** Source data **
● ● ●

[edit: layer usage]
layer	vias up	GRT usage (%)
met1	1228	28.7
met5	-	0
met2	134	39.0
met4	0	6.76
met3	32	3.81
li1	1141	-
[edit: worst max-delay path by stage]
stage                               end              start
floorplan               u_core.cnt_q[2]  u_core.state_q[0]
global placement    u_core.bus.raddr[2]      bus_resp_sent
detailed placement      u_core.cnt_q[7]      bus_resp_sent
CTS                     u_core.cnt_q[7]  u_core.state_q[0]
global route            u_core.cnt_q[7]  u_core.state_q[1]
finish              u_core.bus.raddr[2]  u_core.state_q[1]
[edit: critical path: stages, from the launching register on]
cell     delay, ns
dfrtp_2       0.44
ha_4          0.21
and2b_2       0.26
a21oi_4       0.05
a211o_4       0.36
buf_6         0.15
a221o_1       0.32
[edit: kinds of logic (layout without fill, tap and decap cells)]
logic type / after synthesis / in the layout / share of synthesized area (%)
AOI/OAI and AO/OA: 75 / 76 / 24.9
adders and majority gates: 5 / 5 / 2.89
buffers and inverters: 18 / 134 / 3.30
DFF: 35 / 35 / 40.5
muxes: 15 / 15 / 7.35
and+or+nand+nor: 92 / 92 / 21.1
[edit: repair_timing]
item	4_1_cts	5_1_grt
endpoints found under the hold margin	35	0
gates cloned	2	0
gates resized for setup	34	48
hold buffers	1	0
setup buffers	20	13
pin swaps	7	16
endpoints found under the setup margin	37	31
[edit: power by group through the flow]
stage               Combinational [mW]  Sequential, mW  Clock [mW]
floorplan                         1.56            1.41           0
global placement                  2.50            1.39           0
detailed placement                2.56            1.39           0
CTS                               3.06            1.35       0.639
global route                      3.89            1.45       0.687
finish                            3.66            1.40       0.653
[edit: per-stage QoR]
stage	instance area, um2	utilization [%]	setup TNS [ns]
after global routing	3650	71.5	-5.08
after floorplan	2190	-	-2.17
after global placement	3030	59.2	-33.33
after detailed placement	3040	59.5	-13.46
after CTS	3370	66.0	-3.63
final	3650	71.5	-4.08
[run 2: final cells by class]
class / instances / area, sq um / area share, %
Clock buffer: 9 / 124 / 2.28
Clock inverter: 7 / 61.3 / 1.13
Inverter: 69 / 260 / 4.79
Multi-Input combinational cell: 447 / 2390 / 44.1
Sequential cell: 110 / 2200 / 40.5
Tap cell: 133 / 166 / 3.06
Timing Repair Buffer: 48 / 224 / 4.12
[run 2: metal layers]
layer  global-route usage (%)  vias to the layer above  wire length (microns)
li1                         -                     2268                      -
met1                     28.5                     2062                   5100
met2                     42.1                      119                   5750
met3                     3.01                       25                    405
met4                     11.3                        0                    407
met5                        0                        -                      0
**src/rtl/seq_sub_pkg.sv**
```systemverilog
// Shared definitions for the bit-serial subtractor: FSM state type and
// the default operand width.
package seq_sub_pkg;

    typedef enum logic [1:0] {
        IDLE = 2'd0,
        RUN  = 2'd1,
        DONE = 2'd2
    } state_t;

    localparam int DEFAULT_N = 8;

endpackage

```
**src/rtl/seq_ripple_subtractor_if.sv**
```systemverilog
// Operand / result handshake bundle for seq_ripple_subtractor.
// slave is the subtractor side, master is the producer/consumer side.
interface seq_ripple_subtractor_if
    import seq_sub_pkg::*;
#(
    parameter int N = DEFAULT_N
) ();

    logic         in_valid;
    logic         in_ready;
    logic [N-1:0] a;
    logic [N-1:0] b;
    logic         bin;
    logic         out_valid;
    logic         out_ready;
    logic [N-1:0] diff;
    logic         borrow;

    modport slave (
        input  in_valid, a, b, bin, out_ready,
        output in_ready, out_valid, diff, borrow
    );

    modport master (
        output in_valid, a, b, bin, out_ready,
        input  in_ready, out_valid, diff, borrow
    );

endinterface

```
**src/rtl/seq_ripple_subtractor_fs.sv**
```systemverilog
// Single-bit full subtractor cell: computes A - B - Bin.
module full_subtractor (
    input  logic A,
    input  logic B,
    input  logic Bin,
    output logic Diff,
    output logic Bout
);

    assign Diff = A ^ B ^ Bin;
    assign Bout = (~A & B) | (~(A ^ B) & Bin);

endmodule

```
**src/rtl/seq_ripple_subtractor.sv**
```systemverilog
// Bit-serial unsigned subtractor. One operand pair per input handshake,
// one difference bit per clock (LSB first), result held until the
// consumer takes it.
module seq_ripple_subtractor
    import seq_sub_pkg::*;
#(
    parameter int N = DEFAULT_N
) (
    input  logic                   clk,
    input  logic                   rst_n,
    seq_ripple_subtractor_if.slave bus
);

    // Counter must be able to hold N itself; RUN spends one extra cycle
    // with cnt == N to hand over to DONE, so it never wraps.
    localparam int            CW       = $clog2(N + 1);
    localparam logic [CW-1:0] CNT_LAST = CW'(N);

    state_t        state_q, state_d;
    logic [CW-1:0] cnt_q, cnt_d;
    logic [N-1:0]  a_sh_q, a_sh_d;
    logic [N-1:0]  b_sh_q, b_sh_d;
    logic [N-1:0]  diff_q, diff_d;
    logic          borrow_q, borrow_d;
    logic          fs_diff;
    logic          fs_bout;

    full_subtractor u_fs (
        .A    (a_sh_q[0]),
        .B    (b_sh_q[0]),
        .Bin  (borrow_q),
        .Diff (fs_diff),
        .Bout (fs_bout)
    );

    assign bus.in_ready  = (state_q == IDLE);
    assign bus.out_valid = (state_q == DONE);
    assign bus.diff      = diff_q;
    assign bus.borrow    = borrow_q;

    // Next-state logic: load in IDLE, one subtract step per RUN cycle,
    // hold everything in DONE until the consumer accepts.
    always_comb begin
        state_d  = state_q;
        cnt_d    = cnt_q;
        a_sh_d   = a_sh_q;
        b_sh_d   = b_sh_q;
        diff_d   = diff_q;
        borrow_d = borrow_q;
        case (state_q)
            IDLE: begin
                if (bus.in_valid) begin
                    a_sh_d   = bus.a;
                    b_sh_d   = bus.b;
                    borrow_d = bus.bin;
                    cnt_d    = '0;
                    state_d  = RUN;
                end
            end
            RUN: begin
                if (cnt_q == CNT_LAST) begin
                    state_d = DONE;
                end else begin
                    a_sh_d   = a_sh_q >> 1;
                    b_sh_d   = b_sh_q >> 1;
                    // New bit enters at the MSB; after N steps the LSB
                    // computed first has reached bit 0.
                    diff_d   = (diff_q >> 1) | (N'(fs_diff) << (N - 1));
                    borrow_d = fs_bout;
                    cnt_d    = cnt_q + 1'b1;
                end
            end
            DONE: begin
                if (bus.out_ready) begin
                    state_d = IDLE;
                end
            end
            default: state_d = IDLE;
        endcase
    end

    // State registers with asynchronous active-low reset.
    always_ff @(posedge clk or negedge rst_n) begin
        if (!rst_n) begin
            state_q  <= IDLE;
            cnt_q    <= '0;
            a_sh_q   <= '0;
            b_sh_q   <= '0;
            diff_q   <= '0;
            borrow_q <= 1'b0;
        end else begin
            state_q  <= state_d;
            cnt_q    <= cnt_d;
            a_sh_q   <= a_sh_d;
            b_sh_q   <= b_sh_d;
            diff_q   <= diff_d;
            borrow_q <= borrow_d;
        end
    end

endmodule

```
**src/flat_wrapper.sv**
```systemverilog
// flat-port wrapper written by rule: the top's interface ports become plain ports
module seq_ripple_subtractor_flat import seq_sub_pkg::*;
#(
    parameter int N = DEFAULT_N
)
  (clk, rst_n, bus_in_valid, bus_a, bus_b, bus_bin, bus_out_ready, bus_in_ready, bus_out_valid, bus_diff, bus_borrow);
  seq_ripple_subtractor_if #(.N(N)) bus_i ();
  input  logic clk;
  input  logic rst_n;
  input wire logic [$bits(bus_i.in_valid)-1:0] bus_in_valid;
  input wire logic [$bits(bus_i.a)-1:0] bus_a;
  input wire logic [$bits(bus_i.b)-1:0] bus_b;
  input wire logic [$bits(bus_i.bin)-1:0] bus_bin;
  input wire logic [$bits(bus_i.out_ready)-1:0] bus_out_ready;
  output wire logic [$bits(bus_i.in_ready)-1:0] bus_in_ready;
  output wire logic [$bits(bus_i.out_valid)-1:0] bus_out_valid;
  output wire logic [$bits(bus_i.diff)-1:0] bus_diff;
  output wire logic [$bits(bus_i.borrow)-1:0] bus_borrow;
  assign bus_i.in_valid = bus_in_valid;
  assign bus_i.a = bus_a;
  assign bus_i.b = bus_b;
  assign bus_i.bin = bus_bin;
  assign bus_i.out_ready = bus_out_ready;
  assign bus_in_ready = bus_i.in_ready;
  assign bus_out_valid = bus_i.out_valid;
  assign bus_diff = bus_i.diff;
  assign bus_borrow = bus_i.borrow;
  seq_ripple_subtractor #(.N(N)) u_core (.clk(clk), .rst_n(rst_n), .bus(bus_i));
endmodule
```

● ● ●

** THE TASK **
Whenever a line in the entries above includes the word "usage", pull that line out.

** EXERCISE ANSWER **
[edit: layer usage]
layer	vias up	GRT usage (%)
layer  global-route usage (%)  vias to the layer above  wire length (microns)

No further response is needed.